**Directions for this task:**
Below are entries. Copy exactly the lines running from the line that holds "S_PLAY: begin" to the line that holds "if (w1_d > w2_d)", with both ends included.

Source records
+---+
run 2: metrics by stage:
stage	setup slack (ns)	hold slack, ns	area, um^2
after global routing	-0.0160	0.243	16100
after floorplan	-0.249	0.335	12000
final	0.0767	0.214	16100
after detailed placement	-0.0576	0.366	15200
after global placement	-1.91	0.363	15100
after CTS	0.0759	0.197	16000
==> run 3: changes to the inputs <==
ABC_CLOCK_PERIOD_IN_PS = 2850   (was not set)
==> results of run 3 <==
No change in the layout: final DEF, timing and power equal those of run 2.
--- config.mk ---
export PLATFORM = sky130hd
export DESIGN_NAME = muldiv_unit_flat
export DESIGN_NICKNAME = d
export VERILOG_FILES = /design/src/rtl/muldiv_unit_if.sv /design/src/rtl/muldiv_unit.sv /design/src/flat_wrapper.sv
export SDC_FILE = /design/constraint.sdc
export NUM_CORES = 1
export LEC_CHECK = 0
export CORE_UTILIZATION = 50
export CTS_CLUSTER_DIAMETER = 120
export DETAILED_ROUTE_END_ITERATION = 10
export MAX_ROUTING_LAYER = met4
export PLACE_DENSITY = 0.78
export SLEW_MARGIN = 10
export SYNTH_ARGS = -nofsm -noshare
export SYNTH_HDL_FRONTEND = slang
export SYNTH_SLANG_ARGS = --single-unit
--- constraint.sdc ---
create_clock -name clock -period 2.9 [get_ports clock]
set_input_delay 0.29 -clock clock [delete_from_list [all_inputs] [get_ports clock]]
set_output_delay 0.29 -clock clock [all_outputs]
set_load 0.03 [all_outputs]
--- src/rtl/muldiv_unit_if.sv ---
// Request/result bundle between the pipeline and the multiply/divide unit.
// The master side issues operations and MTHI/MTLO writes; the slave side owns HI/LO.
interface muldiv_unit_if;
    logic        start;
    logic [1:0]  op;
    logic [31:0] operand_a;
    logic [31:0] operand_b;
    logic        hi_we;
    logic        lo_we;
    logic [31:0] hi_lo_wdata;
    logic        busy;
    logic        done;
    logic        div_by_zero;
    logic [31:0] hi_out;
    logic [31:0] lo_out;

    modport master (
        output start, op, operand_a, operand_b, hi_we, lo_we, hi_lo_wdata,
        input  busy, done, div_by_zero, hi_out, lo_out
    );

    modport slave (
        input  start, op, operand_a, operand_b, hi_we, lo_we, hi_lo_wdata,
        output busy, done, div_by_zero, hi_out, lo_out
    );
endinterface

--- src/rtl/muldiv_unit.sv ---
// Iterative 32x32 multiply / 32/32 divide unit with HI/LO registers, fixed 33-cycle latency.
// Define MULDIV_DIV_EN to build the divider; otherwise DIV/DIVU complete at once as no-ops.
module muldiv_unit (
    input  logic        clock,
    input  logic        reset,
    muldiv_unit_if.slave md_io
);

    localparam logic [1:0] StIdle = 2'd0;
    localparam logic [1:0] StRun  = 2'd1;
    localparam logic [1:0] StFix  = 2'd2;

    logic [1:0]  state_q, state_d;
    logic [4:0]  cnt_q, cnt_d;
    logic [63:0] acc_q, acc_d;
    logic [31:0] mb_q, mb_d;
    logic        sa_q, sa_d;
    logic        sb_q, sb_d;
    logic [31:0] hi_q, hi_d;
    logic [31:0] lo_q, lo_d;
    logic        done_q, done_d;
    logic        dbz_q, dbz_d;

`ifdef MULDIV_DIV_EN
    logic [1:0]  op_q, op_d;
    logic [31:0] a_q, a_d;
    logic        bz_q, bz_d;
    logic        run_req;
    logic [32:0] div_shift;
    logic [31:0] div_diff;
    logic [63:0] div_step;
    assign run_req = md_io.start;
`else
    logic        stub_q, stub_d;
    logic        run_req;
    assign run_req = md_io.start & ~md_io.op[1];
`endif

    logic        in_signed;
    logic        in_sa, in_sb;
    logic [32:0] mul_sum;
    logic [63:0] mul_step;
    logic [63:0] mul_res;
    logic [31:0] fix_hi, fix_lo;

    // Signed ops are those with op[0] clear (MULT, DIV).
    assign in_signed = ~md_io.op[0];
    assign in_sa     = in_signed & md_io.operand_a[31];
    assign in_sb     = in_signed & md_io.operand_b[31];

    // Accumulator layout: multiply keeps {partial product, multiplier}, divide {remainder, quotient}.
    always_comb begin
        mul_sum  = {1'b0, acc_q[63:32]} + {1'b0, (acc_q[0] ? mb_q : 32'd0)};
        mul_step = {mul_sum, acc_q[31:1]};
        mul_res  = (sa_q ^ sb_q) ? (64'd0 - acc_q) : acc_q;
    end

`ifdef MULDIV_DIV_EN
    always_comb begin
        div_shift = {acc_q[63:32], acc_q[31]};
        div_diff  = div_shift[31:0] - mb_q;
        if (div_shift >= {1'b0, mb_q}) begin
            div_step = {div_diff, acc_q[30:0], 1'b1};
        end else begin
            div_step = {div_shift[31:0], acc_q[30:0], 1'b0};
        end
    end
`endif

    always_comb begin
        fix_hi = mul_res[63:32];
        fix_lo = mul_res[31:0];
`ifdef MULDIV_DIV_EN
        if (op_q[1]) begin
            if (bz_q) begin
                fix_hi = a_q;
                fix_lo = 32'hFFFF_FFFF;
            end else begin
                fix_hi = sa_q ? (32'd0 - acc_q[63:32]) : acc_q[63:32];
                fix_lo = (sa_q ^ sb_q) ? (32'd0 - acc_q[31:0]) : acc_q[31:0];
            end
        end
`endif
    end

    always_comb begin
        state_d = state_q;
        cnt_d   = cnt_q;
        acc_d   = acc_q;
        mb_d    = mb_q;
        sa_d    = sa_q;
        sb_d    = sb_q;
        hi_d    = hi_q;
        lo_d    = lo_q;
        done_d  = 1'b0;
        dbz_d   = 1'b0;
`ifdef MULDIV_DIV_EN
        op_d    = op_q;
        a_d     = a_q;
        bz_d    = bz_q;
`else
        // A DIV/DIVU request completes one cycle later without touching HI/LO.
        stub_d  = md_io.start & md_io.op[1] & (state_q == StIdle);
        done_d  = stub_q;
`endif
        case (state_q)
            StIdle: begin
                if (md_io.hi_we) hi_d = md_io.hi_lo_wdata;
                if (md_io.lo_we) lo_d = md_io.hi_lo_wdata;
                if (run_req) begin
                    sa_d    = in_sa;
                    sb_d    = in_sb;
                    acc_d   = {32'd0, (in_sa ? (32'd0 - md_io.operand_a) : md_io.operand_a)};
                    mb_d    = in_sb ? (32'd0 - md_io.operand_b) : md_io.operand_b;
                    cnt_d   = 5'd31;
                    state_d = StRun;
`ifdef MULDIV_DIV_EN
                    op_d    = md_io.op;
                    a_d     = md_io.operand_a;
                    bz_d    = (md_io.operand_b == 32'd0);
`endif
                end
            end
            StRun: begin
`ifdef MULDIV_DIV_EN
                acc_d = op_q[1] ? div_step : mul_step;
`else
                acc_d = mul_step;
`endif
                if (cnt_q == 5'd0) begin
                    state_d = StFix;
                end else begin
                    cnt_d = cnt_q - 5'd1;
                end
            end
            StFix: begin
                hi_d    = fix_hi;
                lo_d    = fix_lo;
                done_d  = 1'b1;
`ifdef MULDIV_DIV_EN
                dbz_d   = op_q[1] & bz_q;
`endif
                state_d = StIdle;
            end
            default: state_d = StIdle;
        endcase
    end

    always_ff @(posedge clock) begin
        if (reset) begin
            state_q <= StIdle;
            cnt_q   <= 5'd0;
            acc_q   <= 64'd0;
            mb_q    <= 32'd0;
            sa_q    <= 1'b0;
            sb_q    <= 1'b0;
            hi_q    <= 32'd0;
            lo_q    <= 32'd0;
            done_q  <= 1'b0;
            dbz_q   <= 1'b0;
`ifdef MULDIV_DIV_EN
            op_q    <= 2'd0;
            a_q     <= 32'd0;
            bz_q    <= 1'b0;
`else
            stub_q  <= 1'b0;
`endif
        end else begin
            state_q <= state_d;
            cnt_q   <= cnt_d;
            acc_q   <= acc_d;
            mb_q    <= mb_d;
            sa_q    <= sa_d;
            sb_q    <= sb_d;
            hi_q    <= hi_d;
            lo_q    <= lo_d;
            done_q  <= done_d;
            dbz_q   <= dbz_d;
`ifdef MULDIV_DIV_EN
            op_q    <= op_d;
            a_q     <= a_d;
            bz_q    <= bz_d;
`else
            stub_q  <= stub_d;
`endif
        end
    end

    assign md_io.busy        = (state_q != StIdle);
    assign md_io.done        = done_q;
    assign md_io.div_by_zero = dbz_q;
    assign md_io.hi_out      = hi_q;
    assign md_io.lo_out      = lo_q;

endmodule

--- src/flat_wrapper.sv ---
// flat-port wrapper written by rule: the top's interface ports become plain ports
module muldiv_unit_flat 
  (clock, reset, md_io_start, md_io_op, md_io_operand_a, md_io_operand_b, md_io_hi_we, md_io_lo_we, md_io_hi_lo_wdata, md_io_busy, md_io_done, md_io_div_by_zero, md_io_hi_out, md_io_lo_out);
  muldiv_unit_if md_io_i ();
  input  logic clock;
  input  logic reset;
  input wire logic [$bits(md_io_i.start)-1:0] md_io_start;
  input wire logic [$bits(md_io_i.op)-1:0] md_io_op;
  input wire logic [$bits(md_io_i.operand_a)-1:0] md_io_operand_a;
  input wire logic [$bits(md_io_i.operand_b)-1:0] md_io_operand_b;
  input wire logic [$bits(md_io_i.hi_we)-1:0] md_io_hi_we;
  input wire logic [$bits(md_io_i.lo_we)-1:0] md_io_lo_we;
  input wire logic [$bits(md_io_i.hi_lo_wdata)-1:0] md_io_hi_lo_wdata;
  output wire logic [$bits(md_io_i.busy)-1:0] md_io_busy;
  output wire logic [$bits(md_io_i.done)-1:0] md_io_done;
  output wire logic [$bits(md_io_i.div_by_zero)-1:0] md_io_div_by_zero;
  output wire logic [$bits(md_io_i.hi_out)-1:0] md_io_hi_out;
  output wire logic [$bits(md_io_i.lo_out)-1:0] md_io_lo_out;
  assign md_io_i.start = md_io_start;
  assign md_io_i.op = md_io_op;
  assign md_io_i.operand_a = md_io_operand_a;
  assign md_io_i.operand_b = md_io_operand_b;
  assign md_io_i.hi_we = md_io_hi_we;
  assign md_io_i.lo_we = md_io_lo_we;
  assign md_io_i.hi_lo_wdata = md_io_hi_lo_wdata;
  assign md_io_busy = md_io_i.busy;
  assign md_io_done = md_io_i.done;
  assign md_io_div_by_zero = md_io_i.div_by_zero;
  assign md_io_hi_out = md_io_i.hi_out;
  assign md_io_lo_out = md_io_i.lo_out;
  muldiv_unit u_core (.clock(clock), .reset(reset), .md_io(md_io_i));
endmodule
===== src/rtl/morra_cinese_if.sv =====
// Move/command and result signals of the morra_cinese game block.
interface morra_cinese_if;
  logic [1:0] PRIMO;
  logic [1:0] SECONDO;
  logic       INIZIA;
  logic [1:0] MANCHE;
  logic [1:0] PARTITA;

  modport master (output PRIMO, SECONDO, INIZIA, input MANCHE, PARTITA);
  modport slave  (input PRIMO, SECONDO, INIZIA, output MANCHE, PARTITA);
endinterface


===== src/rtl/morra_cinese.sv =====
// Rock-paper-scissors referee: scores manches, enforces the no-repeat rule
// for the last winner and decides the game outcome.
module morra_cinese (
  input  logic           clk,
  input  logic           rst_n,
  morra_cinese_if.slave  bus
);

  localparam int unsigned CW = 5;
  localparam logic [1:0] MV_NONE = 2'b00;
  localparam logic [1:0] MV_ROCK = 2'b01;
  localparam logic [1:0] MV_PAPR = 2'b10;
  localparam logic [1:0] MV_SCIS = 2'b11;

  typedef enum logic [1:0] {S_IDLE, S_PLAY, S_END} state_t;

  state_t        state_q, state_d;
  logic [CW-1:0] max_q, max_d;
  logic [CW-1:0] played_q, played_d;
  logic [CW-1:0] w1_q, w1_d;
  logic [CW-1:0] w2_q, w2_d;
  logic          mem_valid_q, mem_valid_d;
  logic          mem_p2_q, mem_p2_d;
  logic [1:0]    mem_move_q, mem_move_d;
  logic [1:0]    manche_q, manche_d;
  logic [1:0]    partita_q, partita_d;

  logic          is_draw_c;
  logic          p1_beats_c;
  logic          blocked_c;
  logic          valid_c;
  logic          lead2_c;

  assign bus.MANCHE  = manche_q;
  assign bus.PARTITA = partita_q;

  // An equal-move manche is always a valid draw; the repeat ban only
  // blocks a manche that would otherwise produce a winner.
  always_comb begin
    is_draw_c  = (bus.PRIMO == bus.SECONDO);
    p1_beats_c = ((bus.PRIMO == MV_ROCK) && (bus.SECONDO == MV_SCIS)) ||
                 ((bus.PRIMO == MV_SCIS) && (bus.SECONDO == MV_PAPR)) ||
                 ((bus.PRIMO == MV_PAPR) && (bus.SECONDO == MV_ROCK));
    blocked_c  = mem_valid_q && !is_draw_c &&
                 (mem_p2_q ? (bus.SECONDO == mem_move_q) : (bus.PRIMO == mem_move_q));
    valid_c    = (bus.PRIMO != MV_NONE) && (bus.SECONDO != MV_NONE) && !blocked_c;
  end

  always_comb begin
    state_d     = state_q;
    max_d       = max_q;
    played_d    = played_q;
    w1_d        = w1_q;
    w2_d        = w2_q;
    mem_valid_d = mem_valid_q;
    mem_p2_d    = mem_p2_q;
    mem_move_d  = mem_move_q;
    manche_d    = 2'b00;
    partita_d   = 2'b00;
    lead2_c     = 1'b0;

    if (bus.INIZIA) begin
      state_d     = S_PLAY;
      max_d       = CW'({bus.PRIMO, bus.SECONDO}) + CW'(4);
      played_d    = '0;
      w1_d        = '0;
      w2_d        = '0;
      mem_valid_d = 1'b0;
      mem_p2_d    = 1'b0;
      mem_move_d  = MV_NONE;
    end else begin
      unique case (state_q)
        S_IDLE: ;
        S_PLAY: begin
          if (valid_c) begin
            played_d = played_q + CW'(1);
            if (is_draw_c) begin
              manche_d    = 2'b11;
              mem_valid_d = 1'b0;
            end else if (p1_beats_c) begin
              manche_d    = 2'b01;
              w1_d        = w1_q + CW'(1);
              mem_valid_d = 1'b1;
              mem_p2_d    = 1'b0;
              mem_move_d  = bus.PRIMO;
            end else begin
              manche_d    = 2'b10;
              w2_d        = w2_q + CW'(1);
              mem_valid_d = 1'b1;
              mem_p2_d    = 1'b1;
              mem_move_d  = bus.SECONDO;
            end
            // Widened compare so the +2 margin cannot overflow.
            lead2_c = ((CW+1)'(w1_d) >= (CW+1)'(w2_d) + (CW+1)'(2)) ||
                      ((CW+1)'(w2_d) >= (CW+1)'(w1_d) + (CW+1)'(2));
            if (((played_d >= CW'(4)) && lead2_c) || (played_d == max_q)) begin
              state_d = S_END;
              if (w1_d > w2_d)      partita_d = 2'b01;
              else if (w2_d > w1_d) partita_d = 2'b10;
              else                  partita_d = 2'b11;
            end
          end
        end
        S_END:   partita_d = partita_q;
        default: state_d = S_IDLE;
      endcase
    end
  end

  always_ff @(posedge clk or negedge rst_n) begin
    if (!rst_n) begin
      state_q     <= S_IDLE;
      max_q       <= '0;
      played_q    <= '0;
      w1_q        <= '0;
      w2_q        <= '0;
      mem_valid_q <= 1'b0;
      mem_p2_q    <= 1'b0;
      mem_move_q  <= MV_NONE;
      manche_q    <= 2'b00;
      partita_q   <= 2'b00;
    end else begin
      state_q     <= state_d;
      max_q       <= max_d;
      played_q    <= played_d;
      w1_q        <= w1_d;
      w2_q        <= w2_d;
      mem_valid_q <= mem_valid_d;
      mem_p2_q    <= mem_p2_d;
      mem_move_q  <= mem_move_d;
      manche_q    <= manche_d;
      partita_q   <= partita_d;
    end
  end

endmodule


===== src/flat_wrapper.sv =====
// flat-port wrapper written by rule: the top's interface ports become plain ports
module morra_cinese_flat 
  (clk, rst_n, bus_PRIMO, bus_SECONDO, bus_INIZIA, bus_MANCHE, bus_PARTITA);
  morra_cinese_if bus_i ();
  input  logic clk;
  input  logic rst_n;
  input wire logic [$bits(bus_i.PRIMO)-1:0] bus_PRIMO;
  input wire logic [$bits(bus_i.SECONDO)-1:0] bus_SECONDO;
  input wire logic [$bits(bus_i.INIZIA)-1:0] bus_INIZIA;
  output wire logic [$bits(bus_i.MANCHE)-1:0] bus_MANCHE;
  output wire logic [$bits(bus_i.PARTITA)-1:0] bus_PARTITA;
  assign bus_i.PRIMO = bus_PRIMO;
  assign bus_i.SECONDO = bus_SECONDO;
  assign bus_i.INIZIA = bus_INIZIA;
  assign bus_MANCHE = bus_i.MANCHE;
  assign bus_PARTITA = bus_i.PARTITA;
  morra_cinese u_core (.clk(clk), .rst_n(rst_n), .bus(bus_i));
endmodule

===== config.mk =====
export PLATFORM = sky130hd
export DESIGN_NAME = morra_cinese_flat
export DESIGN_NICKNAME = d
export VERILOG_FILES = /design/src/rtl/morra_cinese_if.sv /design/src/rtl/morra_cinese.sv /design/src/flat_wrapper.sv
export SDC_FILE = /design/constraint.sdc
export NUM_CORES = 1
export LEC_CHECK = 0
export CAP_MARGIN = 30
export CELL_PAD_IN_SITES_DETAIL_PLACEMENT = 1
export CELL_PAD_IN_SITES_GLOBAL_PLACEMENT = 1
export CORE_MARGIN = 2
export CORE_UTILIZATION = 40
export DETAILED_ROUTE_END_ITERATION = 16
export MAX_ROUTING_LAYER = met4
export PLACE_DENSITY = 0.8
export SYNTH_ARGS = -nofsm -noshare
export SYNTH_HDL_FRONTEND = slang
export SYNTH_SLANG_ARGS = --single-unit

===== constraint.sdc =====
create_clock -name clk -period 4.35 [get_ports clk]
set_clock_uncertainty 0.05 [all_clocks]
set_input_delay 0.6525 -clock clk [delete_from_list [all_inputs] [get_ports clk]]
set_output_delay 0.6525 -clock clk [all_outputs]
set_load 0.03 [all_outputs]

==> results of run 1 <==
## sequential cells by signal, indices dropped and copies added (netlist names)
name                flops
u_core.max_q            5
u_core.played_q         5
u_core.w1_q             5
u_core.w2_q             5
u_core.bus.MANCHE       2
u_core.bus.PARTITA      2
u_core.mem_move_q       2
u_core.state_q          2
u_core.mem_p2_q         1
u_core.mem_valid_q      1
+---+
**Written solution:**
        S_PLAY: begin
          if (valid_c) begin
            played_d = played_q + CW'(1);
            if (is_draw_c) begin
              manche_d    = 2'b11;
              mem_valid_d = 1'b0;
            end else if (p1_beats_c) begin
              manche_d    = 2'b01;
              w1_d        = w1_q + CW'(1);
              mem_valid_d = 1'b1;
              mem_p2_d    = 1'b0;
              mem_move_d  = bus.PRIMO;
            end else begin
              manche_d    = 2'b10;
              w2_d        = w2_q + CW'(1);
              mem_valid_d = 1'b1;
              mem_p2_d    = 1'b1;
              mem_move_d  = bus.SECONDO;
            end
            // Widened compare so the +2 margin cannot overflow.
            lead2_c = ((CW+1)'(w1_d) >= (CW+1)'(w2_d) + (CW+1)'(2)) ||
                      ((CW+1)'(w2_d) >= (CW+1)'(w1_d) + (CW+1)'(2));
            if (((played_d >= CW'(4)) && lead2_c) || (played_d == max_q)) begin
              state_d = S_END;
              if (w1_d > w2_d)      partita_d = 2'b01;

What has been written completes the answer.